- Opening Delimiter -
What follows belongs to an exercise in optimizing a design on an open flow for a short achievable clock period and few clock cycles per item; a production flow would make more cautious choices.
In this exercise RTL edits were held to simulation tests only and were not proved equivalent to the original.
Power figures rest on the tool's default switching activity, not on a simulated workload.

==> flow/design.v <==
module mem_arbiter_nport #(
    parameter int NUM_PORTS  = 4,
    parameter int BLOCK_SIZE = 32,
    parameter int ARB_MODE   = 1
) (
    input  logic                              clk,
    input  logic                              rst,
    input  logic [NUM_PORTS-1:0]              req_valid,
    input  logic [NUM_PORTS-1:0]              req_write,
    input  logic [NUM_PORTS-1:0]              req_single,
    input  logic [NUM_PORTS*32-1:0]           req_addr,
    input  logic [NUM_PORTS*BLOCK_SIZE*8-1:0] req_wdata,
    output logic [NUM_PORTS-1:0]              grant,
    output logic [NUM_PORTS-1:0]              resp_done,
    output logic [BLOCK_SIZE*8-1:0]           resp_rdata,
    output logic [31:0]                       addr,
    output logic                              write,
    output logic [31:0]                       wdata,
    output logic [1:0]                        transfer,
    input  logic [31:0]                       rdata,
    input  logic                              ready
);
    localparam int NP     = NUM_PORTS;
    localparam int WORDS  = BLOCK_SIZE / 4;
    localparam int LINE_W = BLOCK_SIZE * 8;
    function automatic logic [NP-1:0] rr_pick(input logic [NP-1:0] req, input logic [NP-1:0] last);
        logic [NP-1:0] pick;
        logic          found;
        pick = '0;
        for (int s = 0; s < NP; s++) begin
            if (last[s]) begin
                found = 1'b0;
                for (int i = 1; i <= NP; i++) begin
                    if (!found && req[(s + i) % NP]) begin
                        pick[(s + i) % NP] = 1'b1;
                        found = 1'b1;
                    end
                end
            end
        end
        rr_pick = pick;
    endfunction
    function automatic logic [NP-1:0] between(input logic [NP-1:0] a, input logic [NP-1:0] b);
        logic [NP-1:0] m;
        logic          inBetween;
        m = '0;
        for (int s = 0; s < NP; s++) begin
            if (a[s]) begin
                inBetween = 1'b1;
                for (int i = 1; i < NP; i++) begin
                    if (b[(s + i) % NP]) inBetween = 1'b0;
                    if (inBetween) m[(s + i) % NP] = 1'b1;
                end
            end
        end
        between = m;
    endfunction
    logic [NP-1:0] ptr;      
    logic [NP-1:0] nxt;      
    logic          nxtV;
    logic [NP-1:0] busy;     
    logic          last;     
    logic [WORDS-1:0] beatOH;
    logic [NP-1:0] cand, pickHold, pickAfter, ok;
    logic          valid, go, selNew, commit;
    assign valid  = transfer[1];
    assign go     = !valid || ready;
    assign selNew = !valid || last;
    assign cand   = req_valid & ~busy;
    assign commit = nxtV && !(|(cand & between(ptr, nxt))) && go && selNew;
    assign pickHold  = rr_pick(cand, ptr);
    assign pickAfter = rr_pick(cand & ~nxt, nxt);
    logic [NP-1:0]    srcPort;
    logic [WORDS-1:0] srcWord;
    logic [31:0]      nextWdata, newAddr;
    logic             newWrite, newSingle;
    always_comb begin
        srcPort   = selNew ? nxt : grant;
        srcWord   = selNew ? WORDS'(1) : (beatOH << 1);
        nextWdata = '0;
        newAddr   = '0;
        newWrite  = 1'b0;
        newSingle = 1'b0;
        for (int p = 0; p < NP; p++) begin
            for (int w = 0; w < WORDS; w++)
                if (srcPort[p] && srcWord[w]) nextWdata = nextWdata | req_wdata[p*LINE_W + w*32 +: 32];
            if (nxt[p]) begin
                newAddr   = newAddr | req_addr[p*32 +: 32];
                newWrite  = newWrite | req_write[p];
                newSingle = newSingle | req_single[p];
            end
        end
        newAddr = newSingle ? {newAddr[31:2], 2'b00} : {newAddr[31:5], 5'b0};
    end
    always_ff @(posedge clk or posedge rst) begin
        if (rst) begin
            ptr  <= NP'(1) << (NP - 1);
            nxt  <= '0;
            nxtV <= 1'b0;
            busy <= '0;
        end else begin
            busy <= (busy & ~resp_done) | (commit ? nxt : '0);
            if (commit) begin
                ptr  <= nxt;
                nxt  <= pickAfter;
                nxtV <= |(cand & ~nxt);
            end else begin
                nxt  <= pickHold;
                nxtV <= |cand;
            end
        end
    end
    always_ff @(posedge clk or posedge rst) begin
        if (rst) begin
            transfer  <= 2'b00;
            resp_done <= '0;
            grant     <= '0;
            write     <= 1'b0;
            last      <= 1'b0;
            beatOH    <= '0;
            addr      <= '0;
            wdata     <= '0;
        end else begin
            resp_done <= (valid && last && ready) ? grant : '0;
            if (go) begin
                wdata <= nextWdata;
                if (selNew) begin
                    transfer <= commit ? 2'b10 : 2'b00;
                    grant    <= nxt;
                    write    <= newWrite;
                    last     <= newSingle;
                    beatOH   <= WORDS'(1);
                    addr     <= newAddr;
                end else begin
                    transfer  <= 2'b11;
                    last      <= beatOH[WORDS-2];
                    beatOH    <= beatOH << 1;
                    addr[4:2] <= addr[4:2] + 3'd1;
                end
            end
        end
    end
    always_ff @(posedge clk or posedge rst) begin
        if (rst) begin
            resp_rdata <= '0;
        end else begin
            for (int w = 0; w < WORDS; w++)
                if (valid && !write && beatOH[w]) resp_rdata[w*32 +: 32] <= rdata;
        end
    end
endmodule
==> flow/run.sh <==
#!/bin/bash
# synth_recipe.tcl (not shown) runs the flow's synth.tcl, then flattens the netlist and writes it again
# the make line also repeats each setting of config.mk as NAME=value (left out here)
make -C /OpenROAD-flow-scripts/flow DESIGN_CONFIG=/design/flow/config.mk WORK_HOME=/design/flow/orfs CLKGATE_MAP_FILE= SYNTH_SCRIPT=/design/flow/synth_recipe.tcl finish
==> flow/config.mk <==
export PLATFORM = sky130hd
export DESIGN_NAME = mem_arbiter_nport
export DESIGN_NICKNAME = mem_arbiter_nport
export VERILOG_FILES = /design/flow/design.v
export SDC_FILE = /design/flow/constraint.sdc
export NUM_CORES = 4
export LEC_CHECK = 0
export CAP_MARGIN = 20
export CORE_AREA = 10 10 550 550
export DIE_AREA = 0 0 560 560
export SLEW_MARGIN = 20
==> flow/constraint.sdc <==
create_clock -name core_clock -period 5.0 [get_ports {clk}]
set_input_delay 1.0000 -clock core_clock [delete_from_list [all_inputs] [get_ports {clk}]]
set_output_delay 1.0000 -clock core_clock [all_outputs]
set_load 0.01 [all_outputs]
==> results of run 1 <==
-- power by group through the flow --
stage	clock network (mW)	logic [mW]	registers, mW
after detailed placement	0	9.79	5.40
final	3.43	9.76	5.43
after floorplan	0	2.89	5.63
after global routing	3.68	10.3	5.60
after global placement	0	9.78	5.28
after CTS	3.58	9.85	5.41
-- state kept, by name, indices dropped and copies added, names as in the netlist, 4 cells and up --
name        flops
resp_rdata    256
wdata          32
addr           30
beatOH          8
busy            4
grant           4
nxt             4
ptr             4
resp_done       4
-- layout make-up --
type,instances,area (um^2),share of cell area (%)
antenna,140,350,0.838
clock buffer,66,1320,3.15
clock inverter,17,196,0.470
inverter,17,67.6,0.162
multi-input combinational,1240,10100,24.3
sequential,351,8800,21.0
tap,3900,4880,11.7
timing repair buffer,1619,16100,38.4
-- layer usage --
layer	wire length (um)	share of wire (%)	global-route usage, %	up-vias
met5	1550	0.51	0	-
met1	104000	34	18.8	14200
met4	19900	6.5	9.26	168
li1	-	-	-	10500
met3	44100	14	11.2	987
met2	136000	44	29.0	3080
-- cell usage after synthesis, types with 4 or more instances --
cell	instances	area, um^2
a2111oi_0	5	43.8
a21oi_1	58	290
a221o_1	15	150
a221oi_1	144	1260
a222oi_1	43	430
a22o_1	132	1160
a22oi_1	189	1420
a31oi_1	40	250
a32o_1	8	80.1
a32oi_1	4	35.0
and2_1	12	75.1
and3_1	7	43.8
and4b_1	22	220
buf_1	19	71.3
buf_2	76	380
clkbuf_1	96	360
dfrtp_1	350	8760
inv_1	17	63.8
mux2_2	260	2930
mux2i_1	5	50.1
nand2_1	50	188
nand2b_1	9	56.3
nand3_1	26	130
nand4_1	51	319
nor2_1	76	285
nor2b_1	5	31.3
nor3_1	10	50.1
nor4_1	4	25.0
o21ai_0	25	125
o22ai_1	7	43.8
o32a_1	14	140
-- final timing paths --
check	slack [ns]	start	cells after the start	to
max	1.05	last	6	wdata[8]
min	0.50	busy[2]	1	busy[2]
max reg2reg	1.05	last	6	wdata[8]
min reg2reg	0.50	busy[2]	1	busy[2]
max in group asynchronous	2.95	rst	3	nxt[2]
min in group asynchronous	0.76	rst	2	resp_rdata[84]
-- through the flow --
| stage | setup TNS, ns | hold WS [ns] |
|---|---|---|
| after detailed placement | 0 | 0.483 |
| final | 0 | 0.496 |
| after global routing | 0 | 0.508 |
| after CTS | 0 | 0.500 |
| after global placement | 0 | 0.476 |
| after floorplan | -244.85 | 0.464 |
-- critical path: stages, from the launching register on --
cell	delay, ns
dfrtp_1	0.97
and4b_2	0.41
buf_12	0.21
a22o_1	0.29
a221oi_1	0.94
nand4_1	0.51
o32a_1	0.43
-- logic make-up (layout without fill, tap and decap cells) --
logic type,count (synthesis),count (layout),synth area share [%]
DFF,351,351,44.6
and+or+nand+nor,276,276,7.40
AOI/OAI and AO/OA,696,696,28.1
buffers and inverters,214,1719,4.73
adders and majority gates,1,1,0.0635
muxes,265,265,15.1
other,1,142,0.0190
==> results by group, run 1 <==
Outcome
  – Outcome: no timing/DRC/antenna violations

Drt
  – DR vias: 28.9k
  – # DRC: 0
  – Routed WL: 305000 um
  – WL per Instance: 41.5 um
  – Remaining antenna violation count after routing: 0
  – Via density: 3.94
  – Drt pass-1 iters: 10
  – Iter 0 DRT Violations: 4219

CTS
  – Skew-Pair Late Insertion Delay: 0.69 ns
  – # resized after CTS: 0
  – Clock sink count: 351
  – Cts bufs inserted: 45
  – Clk buf depth: 3
  – Cts hold-fix bufs: 0
  – Clock-pin slew on the worst setup and hold paths: 0.07 ns
  – Htree depth: 2
  – CTS tree: done
  – Clk root buf: clkbuf_16
  – Post CTS Setup Buffer Count: 0

Layout
  – P&R area growth vs syn: 112%
  – Most frequent cells in the layout: 1519 x clkdlybuf4s50_1, 346 x dfrtp_1, 260 x mux2_2
  – Design area: 41800 um^2
  – Most common cell after layout, fill and taps aside: clkdlybuf4s50_1
  – # nets final: 4474
  – Post-Layout Cell Count: 7350
  – Layout fillers: 32.7k
  – Fin util: 14.4%
  – Share of cells above drive strength 1: 14.7%

Floorplan
  – Initial core utilization: 6.78%
  – Core Area: 291000 um^2
  – Row cnt: 198
  – I/O pin cnt: 1530
  – Die W: 560 um
  – Die Area: 314000 um^2
  – Die H: 560 um

Synthesis
  – Distinct cells, synth: 49
  – Asr flop ratio synth: 100%
  – Seq/Total Area, Yosys: 44.6%
  – EDFF count, synth: 0
  – Yosys reg bits: 351
  – Mean Syn Cell Area: 10.9 um^2
  – Top_reg_cell synth: dfrtp_1
  – Ys Warns: 1
  – Post-synthesis cell area: 19700 um^2
  – Synthesized instance count: 1804

Global routing
  – First-pass GRT wire length: 366000 um
  – Overflow after GRT: 0
  – Largest net degree at the start of global routing: 116
  – GRT Util Overall: 18.3%
  – Initial antenna violation count: 305
  – Vias in the first global route: 27.4k

Timing
  – Tmin final: 3.95 ns
  – Fin. Hold Viols: 0
  – Layout Skew: 0.0654 ns
  – Final Worst Setup Slack: 1.05 ns
  – F_max: 253 MHz
  – Slew headroom: 19.0%
  – Slew Viols, Final: 0
  – Worst-Margin Slew: 1.22 ns
  – RSZ-0062 raised after global routing: no
  – Count of final setup violators: 0
  – Final period utilization: 78.9%

Pwr
  – P_sw: 7.57 mW
  – Clock power frac: 18.4%
  – Leak Pwr: 14.4 nW
  – Power share of the combinational group: 52.4%
  – Internal power: 11.1 mW
  – Sw Ratio: 40.7%
  – Total Power: 18.6 mW
  – Reg power frac: 29.2%
  – PwrDens: 445 nW/um^2
  – Maximum VDD drop: 0.415 mV

Place
  – Dpl cells: 7125
  – Routability cong.: 1.08
  – Setup Slack @ Placement: 0.757 ns
  – Input/output buffers: 1519
  – Post-DP HPWL: 267000 um
  – Placed cell areas: 39900 um^2

Job
  – Max-cap violation count: 0

Worst setup path
  – Crit Path Category: reg -> reg
  – Worst setup EP type: register
  – Critical Path AT: 4.48 ns
  – WP data required: 5.54 ns
  – Max FO, Critical Path: 32
  – CP Launch Type: register

Worst hold path
  – Worst Hold Class: reg -> reg
Testbench counts, summed over its fixed seeds: cycles 12,747, items 2,048.
==> run 2, diff against run 1 <==
--- a/flow/design.v
+++ b/flow/design.v
@@ -116,25 +116,20 @@
             resp_done <= '0;
-            grant     <= '0;
-            write     <= 1'b0;
-            last      <= 1'b0;
-            beatOH    <= '0;
-            addr      <= '0;
-            wdata     <= '0;
         end else begin
             resp_done <= (valid && last && ready) ? grant : '0;
-            if (go) begin
-                wdata <= nextWdata;
-                if (selNew) begin
-                    transfer <= commit ? 2'b10 : 2'b00;
-                    grant    <= nxt;
-                    write    <= newWrite;
-                    last     <= newSingle;
-                    beatOH   <= WORDS'(1);
-                    addr     <= newAddr;
-                end else begin
-                    transfer  <= 2'b11;
-                    last      <= beatOH[WORDS-2];
-                    beatOH    <= beatOH << 1;
-                    addr[4:2] <= addr[4:2] + 3'd1;
-                end
+            if (go) transfer <= selNew ? (commit ? 2'b10 : 2'b00) : 2'b11;
+        end
+    end
+    always_ff @(posedge clk) begin
+        if (go) begin
+            wdata <= nextWdata;
+            if (selNew) begin
+                grant  <= nxt;
+                write  <= newWrite;
+                last   <= newSingle;
+                beatOH <= WORDS'(1);
+                addr   <= newAddr;
+            end else begin
+                last      <= beatOH[WORDS-2];
+                beatOH    <= beatOH << 1;
+                addr[4:2] <= addr[4:2] + 3'd1;
             end
@@ -142,9 +137,5 @@
     end
-    always_ff @(posedge clk or posedge rst) begin
-        if (rst) begin
-            resp_rdata <= '0;
-        end else begin
-            for (int w = 0; w < WORDS; w++)
-                if (valid && !write && beatOH[w]) resp_rdata[w*32 +: 32] <= rdata;
-        end
+    always_ff @(posedge clk) begin
+        for (int w = 0; w < WORDS; w++)
+            if (valid && !write && beatOH[w]) resp_rdata[w*32 +: 32] <= rdata;
     end
==> run 2 against run 1 <==
Still clean. Critical path depth fell by 2. First-iteration DRC count rose by 0.71%. Flip-flop and latch count did not move.
==> results by group, run 2 <==
Synthesis
  – Synth area leader: edfxtp_1
  – Top post-synthesis cells by area: edfxtp_1 56%, a22oi_1 12%, a222oi_1 4.4%
  – Synthesized instance count: 1416 (-22%)
  – Mean Syn Cell Area: 12.6 um^2 (+15%)
  – EDFF count, synth: 332 (+332)
  – Count leader, synth: edfxtp_1
  – Distinct cells, synth: 57 (+16%)
  – Ys Warns: 1 (unchanged)
  – Synth top cells by count: 332 x edfxtp_1, 279 x a22oi_1, 79 x a222oi_1
  – Post-synthesis cell area: 17800 um^2 (-9.6%)
  – Seq/Total Area, Yosys: 58.7% (+14 points)
  – Post-synth top area share: 56.0% (+12 points)
  – Asr flop ratio synth: 5.41% (-95 points)
  – Top_reg_cell synth: edfxtp_1
  – Yosys reg bits: 351 (unchanged)

Timing
  – RSZ-0062 raised after global routing: no
  – Slew headroom: 24.2% (+5.2 points)
  – Hold slack final: 0.471 ns (-0.0251 ns)
  – Count of final setup violators: 0 (unchanged)
  – Setup_tns: 0 ns (unchanged)
  – Slew Viols, Final: 0 (unchanged)
  – F_max: 237 MHz (-6.6%)
  – Layout Skew: 0.0448 ns (-0.0206 ns)
  – Worst-Margin Slew: 1.14 ns (-0.0787 ns)
  – Tmin final: 4.23 ns (+0.281 ns)
  – Fin. Hold Viols: 0 (unchanged)
  – Final period utilization: 84.5% (+5.6 points)

Layout
  – Largest Register: resp_rdata
  – Regs by FF count: resp_rdata x256, wdata x32, addr x30
  – P&R area growth vs syn: 125%
  – Most frequent cells in the layout: 1518 x clkdlybuf4s50_1, 332 x edfxtp_1, 279 x a22oi_1
  – Max reg flops: 256 (unchanged)
  – Most common cell after layout, fill and taps aside: clkdlybuf4s50_1
  – # nets final: 4149 (-7.3%)
  – Share of cells above drive strength 1: 7.92% (-6.8 points)
  – Fin util: 13.8% (-0.60 points)

CTS
  – Skew-Pair Late Insertion Delay: 0.70 ns (about the same)
  – Clock sink count: 351 (unchanged)
  – CTS tree: done
  – Htree depth: 2 (unchanged)
  – Post CTS Setup Buffer Count: 0 (unchanged)
  – Cts bufs inserted: 45 (unchanged)
  – Clk root buf: clkbuf_16
  – # resized after CTS: 0 (unchanged)
  – Clk buf depth: 3 (unchanged)
  – Clock-pin slew on the worst setup and hold paths: 0.07 ns (about the same)
  – Cts hold-fix bufs: 0 (unchanged)

Pwr
  – Power share of the combinational group: 59.8% (+7.4 points)
  – Reg power frac: 24.6% (-4.6 points)
  – Maximum VDD drop: 0.302 mV (-27%)
  – PwrDens: 543 nW/um^2 (+22%)
  – Clock power frac: 15.6% (-2.8 points)
  – Internal power: 10.9 mW (-1.5%)
  – Sw Ratio: 49.9% (+9.3 points)
  – P_sw: 10.8 mW (+43%)
  – Leak Pwr: 12.6 nW (-13%)

Floorplan
  – Core Area: 291000 um^2 (unchanged)
  – Row cnt: 198 (unchanged)
  – Initial core utilization: 6.13% (-0.65 points)
  – I/O pin cnt: 1530 (unchanged)
  – Die Area: 314000 um^2 (unchanged)
  – Die H: 560 um (unchanged)
  – Die W: 560 um (unchanged)

Worst setup path
  – Crit-path slowest cell: edfxtp_1
  – Critical Path AT: 4.69 ns (+0.21 ns)
  – Max FO, Critical Path: 29 (-9.4%)
  – Crit Path Category: reg -> reg
  – Slowest Stage Delay on Critical Path: 0.93 ns (-0.04 ns)
  – CP cell instances: and4b_2, a222oi_1, nand4_1, or3_1
  – WP data required: 5.46 ns (-0.08 ns)
  – Worst r2r path cells: 4 (-2)
  – Worst flop-to-flop path startpoint: last
  – CP Launch Type: register
  – Worst r2r dst: wdata[8]
  – Register-to-Register Setup Slack: 0.77 ns (-0.28 ns)
  – Worst setup EP type: register

Global routing
  – GRT Util Overall: 19.3% (+1.0 points)
  – Overflow after GRT: 0 (unchanged)
  – Largest net degree at the start of global routing: 36 (-69%)
  – Vias in the first global route: 23.8k (-13%)
  – First-pass GRT wire length: 375000 um (+2.4%)
  – Initial antenna violation count: 374 (+23%)

Place
  – Input/output buffers: 1519 (unchanged)
  – Post-DP HPWL: 285000 um (+6.6%)
  – Routability cong.: 0.974 (-9.7%)

Drt
  – # DRC: 0 (unchanged)
  – Drt pass-1 iters: 8 (-2)
  – Remaining antenna violation count after routing: 0 (unchanged)
  – WL per Instance: 45.5 um (+9.6%)
  – Iter 0 DRT Violations: 4249 (+0.71%)
  – Via density: 3.67 (-6.8%)
  – DR vias: 25.9k (-11%)
  – Routed WL: 321000 um (+5.2%)

Job
  – Max-cap violation count: 0 (unchanged)

Worst hold path
  – WHS Endpoint: busy[0]
  – Worst Hold Class: reg -> reg
  – Hold Crit Start: resp_done[0]
  – WHS Path Cells: 1 (unchanged)

Outcome
  – Outcome: no timing/DRC/antenna violations
## run 2: changes by cell type in the layout (fill, tap and decap cells not counted), sizes merged, moves of 52 or more
cell    delta
nor2      -52
dfrtp    -332
a22oi     +90
a221oi    -67
mux2     -255
edfxtp   +332
a22o      -60
## run 2: metrics by stage
step / area [um^2] / instances / power, mW / setup slack (ns)
after floorplan: 17800 / 1417 / 9.25 / 0.910
after global placement: 38100 / 6799 / 18.3 / 0.807
after detailed placement: 38100 / 6801 / 18.3 / 0.832
after CTS: 39600 / 6877 / 21.8 / 1.08
after global routing: 39700 / 6925 / 22.3 / 0.941
final: 40100 / 7056 / 21.7 / 0.773
## run 2: power by group through the flow
| stage | clock network (mW) | logic, mW | registers (mW) |
|---|---|---|---|
| after CTS | 3.50 | 13.0 | 5.36 |
| final | 3.39 | 13.0 | 5.34 |
| after global placement | 0 | 12.9 | 5.39 |
| after floorplan | 0 | 3.79 | 5.46 |
| after detailed placement | 0 | 12.9 | 5.41 |
| after global routing | 3.60 | 13.3 | 5.44 |
## run 2: how the worst max path moves through the flow
stage / from / endpoint / cells after the start
final: last / wdata[8] / 4
after global routing: last / wdata[10] / 6
after global placement: req_wdata[18] / wdata[18] / 6
after floorplan: ready / ptr[0] / 5
after detailed placement: req_wdata[263] / wdata[7] / 6
after CTS: last / wdata[18] / 6
## run 2: logic make-up after synthesis
kind of cell               after synthesis  share of synthesized area [%]
adders and majority gates                1                         0.0703
xor gates and xnor gates                 1                         0.0492
other                                    1                         0.0211
and+or+nand+nor                        289                           9.34
buffers and inverters                  161                           4.27
muxes                                    9                          0.541
DFF                                    351                           58.7
AOI/OAI and AO/OA                      603                           27.0
## run 2: worst max-delay path: cells and delay by family (launching register included)
kind,cells,cell delay [ns]
compound gates,1,0.85
simple gates,3,2.11
flops,1,0.93
## run 2: final cells by class
class / instances / area [um^2]
flip-flops and latches: 351 / 10500
clock inverters: 21 / 256
well taps: 3900 / 4880
clock buffers: 55 / 1180
inverters: 10 / 37.5
multi-input cells: 905 / 6680
fillers: 32700 / 251000
diodes: 178 / 445
repair buffers: 1636 / 16100
## run 2: routing by layer
metal,share of wire (%),global-route usage (%),wire length (um)
met3,13,9.96,42700
met5,0.34,0,1080
met1,40,23.5,128000
met4,2.8,4.64,8940
met2,44,29.9,140000
Testbench counts of run 2, summed over its fixed seeds: cycles 12,747, items 2,048.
- Closing Delimiter -
_Task prompt_
Whenever the string "wire" shows up in a line of the entries, copy that line.

_Problem solution_
layer	wire length (um)	share of wire (%)	global-route usage, %	up-vias
  – First-pass GRT wire length: 366000 um
  – First-pass GRT wire length: 375000 um (+2.4%)
metal,share of wire (%),global-route usage (%),wire length (um)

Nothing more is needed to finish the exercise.